While donning a bronzed skin in the winter with a visit to the tanning salon may leave you with an alluring, sun-kissed look, some facts from the U.S. Department of Health and Human Services and the American Academy of Dermatology may convince you to ditch that tan. According to these sources, UV radiation from sunlamps, tanning booths, and tanning beds are known carcinogens.
Indoor tanning has been proven to increase the risk of all skin cancers, including basal cell carcinomas, melanomas, and squamous cell carcinomas. As a matter of fact, indoor tanning devices used before the age of 30 increase the risk of melanoma by a whopping 75 percent. Indoor tanning also leads to hypo-pigmentation and premature skin aging.
If you must have that golden-tan look, get your bronze on with a tanning cream instead. In just a few hours, you can safely look like you’ve just stepped off a tropical beach.
Tattoos have long been a part of religious and cultural rituals. In the Western world, tattooing is a popular form of self-decoration. From the mainstream public to Hollywood icons like Angelina Jolie, tattoos are a way to mark a personal message.

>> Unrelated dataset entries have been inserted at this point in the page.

==> src/sv/assert_macros.svh <==
// ----------------------------------------------------------------------------
// assert_macros.svh
// Assertion helpers shared by the touch mapper modules. They use the
// local clk and rst of the module that expands them.
// ----------------------------------------------------------------------------
`ifndef ASSERT_MACROS_SVH
`define ASSERT_MACROS_SVH
`ifndef SYNTHESIS
// checked only outside reset
`define ASSERT_AT(lbl, prop, msg) \
  lbl: assert property (@(posedge clk) disable iff (rst) prop) else $error(msg);
// checked at every edge, reset included
`define ASSERT_ALWAYS(lbl, prop, msg) \
  lbl: assert property (@(posedge clk) prop) else $error(msg);
`else
`define ASSERT_AT(lbl, prop, msg)
`define ASSERT_ALWAYS(lbl, prop, msg)
`endif
`endif

==> src/sv/tr2p_pkg.sv <==
// ----------------------------------------------------------------------------
// tr2p_pkg
// Types and constants of the touch sample to pixel mapper.
// ----------------------------------------------------------------------------
`default_nettype none
package tr2p_pkg;

  localparam int RAW_BITS    = 12;
  localparam int CORNER_W    = 14;
  localparam int SPAN_W      = 14;
  localparam int PIX_W       = 14;
  localparam int PIX_X_W     = 9;
  localparam int PIX_Y_W     = 8;
  localparam int SUM_W       = 13;
  localparam int TOUCH_FLOOR = 20;
  localparam int MEAN_LIMIT  = 2;
  localparam int ADDR_W      = 5;
  localparam int DATA_W      = 32;

  localparam int DEF_SCREEN_WIDTH  = 320;
  localparam int DEF_SCREEN_HEIGHT = 240;
  localparam int DEF_BURST_LENGTH  = 16;

  typedef enum logic [2:0] {
    REG_C0X, REG_C0Y, REG_C1X, REG_C1Y, REG_C2X, REG_C2Y, REG_C3X, REG_C3Y
  } reg_idx_t;

  typedef struct packed {
    logic [RAW_BITS-1:0] raw_x;
    logic [RAW_BITS-1:0] raw_y;
  } sample_t;

  typedef struct packed {
    logic               touched;
    logic [PIX_X_W-1:0] pixel_x;
    logic [PIX_Y_W-1:0] pixel_y;
  } result_t;

  typedef struct packed {
    logic signed [CORNER_W-1:0] c0x;
    logic signed [CORNER_W-1:0] c0y;
    logic signed [CORNER_W-1:0] c1x;
    logic signed [CORNER_W-1:0] c1y;
    logic signed [CORNER_W-1:0] c2x;
    logic signed [CORNER_W-1:0] c2y;
    logic signed [CORNER_W-1:0] c3x;
    logic signed [CORNER_W-1:0] c3y;
  } corners_t;

  typedef struct packed {
    sample_t smp;
    logic    hit;
  } job_t;

  typedef struct packed {
    logic                    hit;
    logic signed [PIX_W-1:0] px;
    logic signed [PIX_W-1:0] py;
  } map_res_t;

  typedef enum logic [3:0] {
    M_IDLE, M_DIVX, M_DIVY, M_MULM, M_MULX, M_SCLX, M_DIVSX,
    M_MULY, M_SCLY, M_DIVSY, M_DONE
  } map_state_t;

endpackage
`default_nettype wire

==> src/sv/tr2p_front.sv <==
// ----------------------------------------------------------------------------
// tr2p_front
// Takes sample beats and tags each as touched or untouched before queuing.
// ----------------------------------------------------------------------------
`default_nettype none
module tr2p_front import tr2p_pkg::*; (
  input  sample_t  sample,
  input  logic     push,
  output logic     full,
  input  corners_t corners,
  input  logic     q_full,
  output logic     q_push,
  output job_t     job
);

  logic raw_ok;
  logic span_ok;

  assign raw_ok  = (sample.raw_x > RAW_BITS'(TOUCH_FLOOR)) &&
                   (sample.raw_y > RAW_BITS'(TOUCH_FLOOR));
  assign span_ok = (corners.c0x != corners.c1x) && (corners.c0y != corners.c3y);

  assign full     = q_full;
  assign q_push   = push && !q_full;
  assign job.smp  = sample;
  assign job.hit  = raw_ok && span_ok;

endmodule
`default_nettype wire

==> src/sv/tr2p_fifo.sv <==
// ----------------------------------------------------------------------------
// tr2p_fifo
// Two-entry queue between the front and the mapper.
// ----------------------------------------------------------------------------
`default_nettype none
`include "assert_macros.svh"
module tr2p_fifo import tr2p_pkg::*; (
  input  logic clk,
  input  logic rst,
  input  logic push,
  input  job_t wdata,
  output logic full,
  input  logic pop,
  output job_t rdata,
  output logic empty
);

  job_t       mem [2];
  logic       wptr;
  logic       rptr;
  logic [1:0] count;
  logic       wr;
  logic       rd;

  assign full  = (count == 2'd2);
  assign empty = (count == 2'd0);
  assign wr    = push && !full;
  assign rd    = pop && !empty;
  assign rdata = mem[rptr];

  always_ff @(posedge clk) begin
    if (rst) begin
      wptr  <= 1'b0;
      rptr  <= 1'b0;
      count <= 2'd0;
    end else begin
      if (wr) wptr <= ~wptr;
      if (rd) rptr <= ~rptr;
      unique case ({wr, rd})
        2'b10:   count <= count + 2'd1;
        2'b01:   count <= count - 2'd1;
        default: count <= count;
      endcase
    end
  end

  always_ff @(posedge clk) begin
    if (wr) mem[wptr] <= wdata;
  end

  `ASSERT_AT(a_cnt_max, count <= 2'd2, "queue count above depth")
  `ASSERT_AT(a_cnt_up, wr && !rd |=> count == $past(count) + 2'd1, "queue count missed a beat")

endmodule
`default_nettype wire

==> src/sv/tr2p_map.sv <==
// ----------------------------------------------------------------------------
// tr2p_map
// Sequential mapper: raw sample to pixel through a bit-serial divider and
// a bit-serial multiplier.
// ----------------------------------------------------------------------------
`default_nettype none
module tr2p_map import tr2p_pkg::*; #(
  parameter int SCREEN_WIDTH  = DEF_SCREEN_WIDTH,
  parameter int SCREEN_HEIGHT = DEF_SCREEN_HEIGHT
) (
  input  logic     clk,
  input  logic     rst,
  input  corners_t corners,
  input  job_t     job,
  input  logic     job_valid,
  output logic     job_pop,
  output map_res_t res,
  output logic     res_valid,
  input  logic     res_ready
);

  localparam int VB   = ((RAW_BITS > 13) ? RAW_BITS : 13) + 1;
  localparam int QB   = VB + 16;
  localparam int MB   = 48;
  localparam int SMAX = (SCREEN_WIDTH > SCREEN_HEIGHT) ? SCREEN_WIDTH : SCREEN_HEIGHT;
  localparam int QSB  = $clog2(SMAX);
  localparam int SCW  = $clog2(SMAX + 1);
  localparam int SPW  = SPAN_W + 16;
  localparam int DDW  = (QB > SPW + SCW) ? QB : SPW + SCW;
  localparam int DSW  = ((SPAN_W + QB) > (SPW + QSB)) ? SPAN_W + QB : SPW + QSB;
  localparam int QW   = QB;
  localparam int AW   = (QB > MB) ? QB : MB;
  localparam int BW   = QB;
  localparam int PW   = AW + BW;
  localparam int NW   = ((QB > SPAN_W + MB) ? QB : SPAN_W + MB) + 2;
  localparam int CNTW = $clog2(QB);
  localparam logic [MB-1:0] M_LIMIT = MB'(1) << (MB - 1);

  function automatic logic [SPAN_W-1:0] span_abs(input logic signed [CORNER_W-1:0] a,
                                                 input logic signed [CORNER_W-1:0] b);
    logic signed [CORNER_W:0] d;
    d = (CORNER_W+1)'(a) - (CORNER_W+1)'(b);
    return d[CORNER_W] ? SPAN_W'(-d) : SPAN_W'(d);
  endfunction

  map_state_t state, state_next;

  logic                    hit;
  logic [VB-1:0]           vxm, vym;
  logic                    vxn, vyn;
  logic [SPAN_W-1:0]       wspan, hspan, dxm, dym;
  logic                    dxn, dyn;
  logic [QB-1:0]           axm;
  logic [MB-1:0]           mm;
  logic                    mn;
  logic signed [NW-1:0]    num;
  logic signed [PIX_W-1:0] px, py;
  logic [DDW-1:0]          rem;
  logic [DSW-1:0]          dsh;
  logic [QW-1:0]           quo;
  logic [PW-1:0]           acc, a_sh;
  logic [BW-1:0]           b_sh;
  logic [CNTW-1:0]         cnt;

  // load-time values
  logic signed [VB:0]     vx_d, vy_d;
  logic [VB-1:0]          vxm_d, vym_d;
  logic [SPAN_W-1:0]      w_abs, h_abs, dxa, dya;
  logic signed [SPAN_W:0] dx_d, dy_d;

  // shared units
  logic           rem_ge;
  logic [DDW-1:0] rem_sub;
  logic [QW-1:0]  quo_next;
  logic [PW-1:0]  acc_next;
  logic [PW-17:0] ph;
  logic [MB-1:0]  m_sat;
  logic           last;

  // numerator and scaling
  logic [VB-1:0]        vm_sel;
  logic                 vn_sel, dn_sel;
  logic [NW-1:0]        v_sh_u;
  logic signed [NW-1:0] v_sh, t_s, num_d, lim;
  logic [SPAN_W-1:0]    span_sel;
  logic [SCW-1:0]       scr_sel;
  logic                 num_pos, in_range;
  logic [DDW-1:0]       scl_prod;
  logic [DSW-1:0]       dsh_scl;

  always_comb begin
    vx_d  = $signed({{(VB+1-RAW_BITS){1'b0}}, job.smp.raw_x}) - (VB+1)'(corners.c0x);
    vy_d  = $signed({{(VB+1-RAW_BITS){1'b0}}, job.smp.raw_y}) - (VB+1)'(corners.c0y);
    vxm_d = vx_d[VB] ? VB'(-vx_d) : VB'(vx_d);
    vym_d = vy_d[VB] ? VB'(-vy_d) : VB'(vy_d);
    w_abs = span_abs(corners.c0x, corners.c1x);
    h_abs = span_abs(corners.c0y, corners.c3y);
    dxa   = span_abs(corners.c2x, corners.c3x);
    dya   = span_abs(corners.c1y, corners.c2y);
    dx_d  = $signed({1'b0, dxa}) - $signed({1'b0, w_abs});
    dy_d  = $signed({1'b0, dya}) - $signed({1'b0, h_abs});
  end

  always_comb begin
    rem_ge   = (DSW'(rem) >= dsh);
    rem_sub  = rem - DDW'(dsh);
    quo_next = {quo[QW-2:0], rem_ge};
    acc_next = acc + (b_sh[0] ? a_sh : '0);
    ph       = acc_next[PW-1:16];
    m_sat    = (ph >= (PW-16)'(M_LIMIT)) ? M_LIMIT : ph[MB-1:0];
    last     = (cnt == '0);
  end

  always_comb begin
    vm_sel   = (state == M_MULY) ? vym : vxm;
    vn_sel   = (state == M_MULY) ? vyn : vxn;
    dn_sel   = (state == M_MULY) ? dyn : dxn;
    v_sh_u   = NW'({vm_sel, 16'b0});
    v_sh     = vn_sel ? -$signed(v_sh_u) : $signed(v_sh_u);
    t_s      = (dn_sel ^ mn) ? -$signed(NW'(acc_next)) : $signed(NW'(acc_next));
    num_d    = v_sh - t_s;
    span_sel = (state == M_SCLY) ? hspan : wspan;
    scr_sel  = (state == M_SCLY) ? SCW'(SCREEN_HEIGHT) : SCW'(SCREEN_WIDTH);
    lim      = $signed(NW'({span_sel, 16'b0}));
    num_pos  = (num > 0);
    in_range = num_pos && (num < lim);
    scl_prod = DDW'(num[SPW-1:0]) * DDW'(scr_sel);
    dsh_scl  = DSW'({span_sel, 16'b0}) << (QSB - 1);
  end

  always_comb begin
    state_next = state;
    unique case (state)
      M_IDLE:  if (job_valid) state_next = job.hit ? M_DIVX : M_DONE;
      M_DIVX:  if (last) state_next = M_DIVY;
      M_DIVY:  if (last) state_next = M_MULM;
      M_MULM:  if (last) state_next = M_MULX;
      M_MULX:  if (last) state_next = M_SCLX;
      M_SCLX:  state_next = in_range ? M_DIVSX : M_MULY;
      M_DIVSX: if (last) state_next = M_MULY;
      M_MULY:  if (last) state_next = M_SCLY;
      M_SCLY:  state_next = in_range ? M_DIVSY : M_DONE;
      M_DIVSY: if (last) state_next = M_DONE;
      M_DONE:  if (res_ready) state_next = M_IDLE;
      default: state_next = M_IDLE;
    endcase
  end

  always_comb begin
    job_pop   = (state == M_IDLE) && job_valid;
    res_valid = (state == M_DONE);
    res.hit   = hit;
    res.px    = px;
    res.py    = py;
  end

  always_ff @(posedge clk) begin
    if (rst) state <= M_IDLE;
    else     state <= state_next;
  end

  always_ff @(posedge clk) begin
    unique case (state)
      M_IDLE: if (job_valid) begin
        hit   <= job.hit;
        vxm   <= vxm_d;
        vym   <= vym_d;
        vxn   <= vx_d[VB];
        vyn   <= vy_d[VB];
        wspan <= w_abs;
        hspan <= h_abs;
        dxm   <= dx_d[SPAN_W] ? SPAN_W'(-dx_d) : SPAN_W'(dx_d);
        dym   <= dy_d[SPAN_W] ? SPAN_W'(-dy_d) : SPAN_W'(dy_d);
        dxn   <= dx_d[SPAN_W];
        dyn   <= dy_d[SPAN_W];
        px    <= '1;
        py    <= '1;
        rem   <= DDW'({vxm_d, 16'b0});
        dsh   <= DSW'(w_abs) << (QB - 1);
        quo   <= '0;
        cnt   <= CNTW'(QB - 1);
      end
      M_DIVX: begin
        rem <= rem_ge ? rem_sub : rem;
        dsh <= dsh >> 1;
        quo <= quo_next;
        cnt <= cnt - 1'b1;
        if (last) begin
          axm <= quo_next;
          rem <= DDW'({vym, 16'b0});
          dsh <= DSW'(hspan) << (QB - 1);
          quo <= '0;
          cnt <= CNTW'(QB - 1);
        end
      end
      M_DIVY: begin
        rem <= rem_ge ? rem_sub : rem;
        dsh <= dsh >> 1;
        quo <= quo_next;
        cnt <= cnt - 1'b1;
        if (last) begin
          a_sh <= PW'(axm);
          b_sh <= BW'(quo_next);
          acc  <= '0;
          cnt  <= CNTW'(BW - 1);
        end
      end
      M_MULM: begin
        acc  <= acc_next;
        a_sh <= a_sh << 1;
        b_sh <= b_sh >> 1;
        cnt  <= cnt - 1'b1;
        if (last) begin
          mm   <= m_sat;
          mn   <= vxn ^ vyn;
          a_sh <= PW'(m_sat);
          b_sh <= BW'(dxm);
          acc  <= '0;
          cnt  <= CNTW'(SPAN_W - 1);
        end
      end
      M_MULX, M_MULY: begin
        acc  <= acc_next;
        a_sh <= a_sh << 1;
        b_sh <= b_sh >> 1;
        cnt  <= cnt - 1'b1;
        if (last) num <= num_d;
      end
      M_SCLX, M_SCLY: begin
        if (in_range) begin
          rem <= scl_prod;
          dsh <= dsh_scl;
          quo <= '0;
          cnt <= CNTW'(QSB - 1);
        end else begin
          if (state == M_SCLX) px <= num_pos ? PIX_W'(SCREEN_WIDTH) : '0;
          else                 py <= num_pos ? PIX_W'(SCREEN_HEIGHT) : '0;
          a_sh <= PW'(mm);
          b_sh <= BW'(dym);
          acc  <= '0;
          cnt  <= CNTW'(SPAN_W - 1);
        end
      end
      M_DIVSX, M_DIVSY: begin
        rem <= rem_ge ? rem_sub : rem;
        dsh <= dsh >> 1;
        quo <= quo_next;
        cnt <= cnt - 1'b1;
        if (last) begin
          if (state == M_DIVSX) px <= $signed(quo_next[PIX_W-1:0]);
          else                  py <= $signed(quo_next[PIX_W-1:0]);
          a_sh <= PW'(mm);
          b_sh <= BW'(dym);
          acc  <= '0;
          cnt  <= CNTW'(SPAN_W - 1);
        end
      end
      M_DONE: ;
      default: ;
    endcase
  end

endmodule
`default_nettype wire

==> src/sv/tr2p_burst.sv <==
// ----------------------------------------------------------------------------
// tr2p_burst
// Burst stability check and result output register.
// ----------------------------------------------------------------------------
`default_nettype none
`include "assert_macros.svh"
module tr2p_burst import tr2p_pkg::*; #(
  parameter int BURST_LENGTH = DEF_BURST_LENGTH
) (
  input  logic     clk,
  input  logic     rst,
  input  map_res_t res,
  input  logic     res_valid,
  output logic     res_ready,
  output result_t  result,
  output logic     empty,
  input  logic     pop
);

  localparam int PHW = $clog2(BURST_LENGTH + 1);
  localparam logic [SUM_W-1:0] SUM_LIM = SUM_W'(MEAN_LIMIT * BURST_LENGTH);
  localparam logic [SUM_W-1:0] SUM_MAX = '1;

  logic [PHW-1:0]          phase;
  logic signed [PIX_W-1:0] refx, refy;
  logic [SUM_W-1:0]        sum_x, sum_y;
  logic                    out_valid;
  result_t                 out;

  logic                    take;
  logic                    last;
  logic signed [PIX_W:0]   dfx, dfy;
  logic [SUM_W-1:0]        adx, ady;
  logic [SUM_W:0]          addx, addy;
  logic [SUM_W-1:0]        sum_x_next, sum_y_next;
  logic                    stable;

  always_comb begin
    res_ready  = !out_valid || pop;
    take       = res_valid && res_ready;
    last       = (phase == PHW'(BURST_LENGTH));
    dfx        = (PIX_W+1)'(res.px) - (PIX_W+1)'(refx);
    dfy        = (PIX_W+1)'(res.py) - (PIX_W+1)'(refy);
    adx        = dfx[PIX_W] ? SUM_W'(-dfx) : SUM_W'(dfx);
    ady        = dfy[PIX_W] ? SUM_W'(-dfy) : SUM_W'(dfy);
    addx       = {1'b0, sum_x} + {1'b0, adx};
    addy       = {1'b0, sum_y} + {1'b0, ady};
    sum_x_next = addx[SUM_W] ? SUM_MAX : addx[SUM_W-1:0];
    sum_y_next = addy[SUM_W] ? SUM_MAX : addy[SUM_W-1:0];
    stable     = (sum_x_next < SUM_LIM) && (sum_y_next < SUM_LIM);
  end

  assign result = out;
  assign empty  = !out_valid;

  always_ff @(posedge clk) begin
    if (rst) begin
      phase     <= '0;
      out_valid <= 1'b0;
    end else begin
      if (pop && out_valid) out_valid <= 1'b0;
      if (take) begin
        if (phase == '0) begin
          if (!res.hit) out_valid <= 1'b1;
          else          phase     <= PHW'(1);
        end else if (!last) begin
          phase <= phase + 1'b1;
        end else begin
          phase     <= '0;
          out_valid <= 1'b1;
        end
      end
    end
  end

  always_ff @(posedge clk) begin
    if (take) begin
      if (phase == '0) begin
        out   <= '0;
        refx  <= res.px;
        refy  <= res.py;
        sum_x <= '0;
        sum_y <= '0;
      end else begin
        sum_x <= sum_x_next;
        sum_y <= sum_y_next;
        if (last) begin
          out.touched <= stable;
          out.pixel_x <= stable ? refx[PIX_X_W-1:0] : '0;
          out.pixel_y <= stable ? refy[PIX_Y_W-1:0] : '0;
        end
      end
    end
  end

  `ASSERT_AT(a_phase_rng, phase <= PHW'(BURST_LENGTH), "burst phase past burst length")
  `ASSERT_AT(a_notouch_zero, out_valid && !out.touched |-> out.pixel_x == '0 && out.pixel_y == '0, "no-touch beat with nonzero pixel")
  `ASSERT_ALWAYS(a_rst_clear, rst |=> phase == '0 && !out_valid, "reset left a burst open")

endmodule
`default_nettype wire

==> src/sv/touch_raw_to_pixel_with_stability_unit.sv <==
// ----------------------------------------------------------------------------
// touch_raw_to_pixel_with_stability_unit
// Maps raw resistive-touch samples to screen pixels and reports one result
// per burst: reference plus BURST_LENGTH samples, or an untouched reference.
// Input: push a sample beat while full is low. Output: a result beat waits
// on result while empty is low and leaves on pop. Corners are written over
// the APB port at 4*i, sign-extended on read, pready tied high.
// A touched sample passes through the mapper as two 30-step serial divides,
// one 30-step and two 14-step serial multiplies and two 9-step scale
// divides at the default sizes; an axis that clamps skips its scale divide.
// An untouched sample goes from the idle state straight to the done state.
// A two-beat queue keeps push open while the mapper is busy; a result beat
// is registered on result after its burst's last sample leaves the mapper.
// If pop stays low the result waits in the output register, the mapper
// holds its next value, the queue fills and full rises.
// Reset returns the corners to their defaults, empties the queue and the
// output, and restarts the burst at the reference sample.
// ----------------------------------------------------------------------------
`default_nettype none
module touch_raw_to_pixel_with_stability_unit import tr2p_pkg::*; #(
  parameter int SCREEN_WIDTH  = DEF_SCREEN_WIDTH,
  parameter int SCREEN_HEIGHT = DEF_SCREEN_HEIGHT,
  parameter int BURST_LENGTH  = DEF_BURST_LENGTH
) (
  input  logic              clk,
  input  logic              rst,
  input  sample_t           sample,
  input  logic              push,
  output logic              full,
  output result_t           result,
  output logic              empty,
  input  logic              pop,
  input  logic              psel,
  input  logic              penable,
  input  logic              pwrite,
  input  logic [ADDR_W-1:0] paddr,
  input  logic [DATA_W-1:0] pwdata,
  output logic [DATA_W-1:0] prdata,
  output logic              pready
);

  corners_t cfg;
  reg_idx_t widx;
  logic     cfg_wr;

  logic     q_full, q_push, q_empty, q_pop;
  job_t     q_wdata, q_rdata;
  map_res_t mres;
  logic     mres_valid, mres_ready;

  assign pready = 1'b1;
  assign cfg_wr = psel && penable && pwrite;
  assign widx   = reg_idx_t'(paddr[4:2]);

  always_ff @(posedge clk) begin
    if (rst) begin
      cfg.c0x <= 14'sd0;
      cfg.c0y <= 14'sd0;
      cfg.c1x <= 14'sd4095;
      cfg.c1y <= 14'sd0;
      cfg.c2x <= 14'sd4095;
      cfg.c2y <= 14'sd4095;
      cfg.c3x <= 14'sd0;
      cfg.c3y <= 14'sd4095;
    end else if (cfg_wr) begin
      unique case (widx)
        REG_C0X: cfg.c0x <= pwdata[CORNER_W-1:0];
        REG_C0Y: cfg.c0y <= pwdata[CORNER_W-1:0];
        REG_C1X: cfg.c1x <= pwdata[CORNER_W-1:0];
        REG_C1Y: cfg.c1y <= pwdata[CORNER_W-1:0];
        REG_C2X: cfg.c2x <= pwdata[CORNER_W-1:0];
        REG_C2Y: cfg.c2y <= pwdata[CORNER_W-1:0];
        REG_C3X: cfg.c3x <= pwdata[CORNER_W-1:0];
        REG_C3Y: cfg.c3y <= pwdata[CORNER_W-1:0];
        default: ;
      endcase
    end
  end

  always_comb begin
    logic [CORNER_W-1:0] v;
    unique case (widx)
      REG_C0X: v = cfg.c0x;
      REG_C0Y: v = cfg.c0y;
      REG_C1X: v = cfg.c1x;
      REG_C1Y: v = cfg.c1y;
      REG_C2X: v = cfg.c2x;
      REG_C2Y: v = cfg.c2y;
      REG_C3X: v = cfg.c3x;
      REG_C3Y: v = cfg.c3y;
      default: v = '0;
    endcase
    prdata = {{(DATA_W-CORNER_W){v[CORNER_W-1]}}, v};
  end

  tr2p_front u_front (
    .sample  (sample),
    .push    (push),
    .full    (full),
    .corners (cfg),
    .q_full  (q_full),
    .q_push  (q_push),
    .job     (q_wdata)
  );

  tr2p_fifo u_fifo (
    .clk   (clk),
    .rst   (rst),
    .push  (q_push),
    .wdata (q_wdata),
    .full  (q_full),
    .pop   (q_pop),
    .rdata (q_rdata),
    .empty (q_empty)
  );

  tr2p_map #(
    .SCREEN_WIDTH  (SCREEN_WIDTH),
    .SCREEN_HEIGHT (SCREEN_HEIGHT)
  ) u_map (
    .clk       (clk),
    .rst       (rst),
    .corners   (cfg),
    .job       (q_rdata),
    .job_valid (!q_empty),
    .job_pop   (q_pop),
    .res       (mres),
    .res_valid (mres_valid),
    .res_ready (mres_ready)
  );

  tr2p_burst #(
    .BURST_LENGTH (BURST_LENGTH)
  ) u_burst (
    .clk       (clk),
    .rst       (rst),
    .res       (mres),
    .res_valid (mres_valid),
    .res_ready (mres_ready),
    .result    (result),
    .empty     (empty),
    .pop       (pop)
  );

endmodule
`default_nettype wire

An electric device with a sterilized needle penetrates the deep layer of skin and injects ink, and a tattoo is born. If you’re thinking about getting a tattoo, be sure to use a licensed tattoo artist who’s in compliance with infection control standards. Single-use needles and disposable materials should be used, such as latex gloves and an autoclave to sterilize equipment. In addition, be sure to keep your tattoo out of the sun and away from water until it’s completely healed.
While tattoos are designed to last a lifetime, there is laser removal technology if you change your mind about having the tattoo. For example, if you’ve opted to show your love with your sweetheart’s name tattooed on you, it’s likely you’ll want it removed in the event of a breakup. While breakups can be painful, so is the removal of a tattoo. Can you say ouch? It also requires multiple visits and is a bit pricey. The laser shoots off short zaps to penetrate the deeper layers of the skin and stimulates the body’s immune system to remove the pigment. Just like getting a tattoo, it’s important that the process is done in a sterile manner to avoid infection.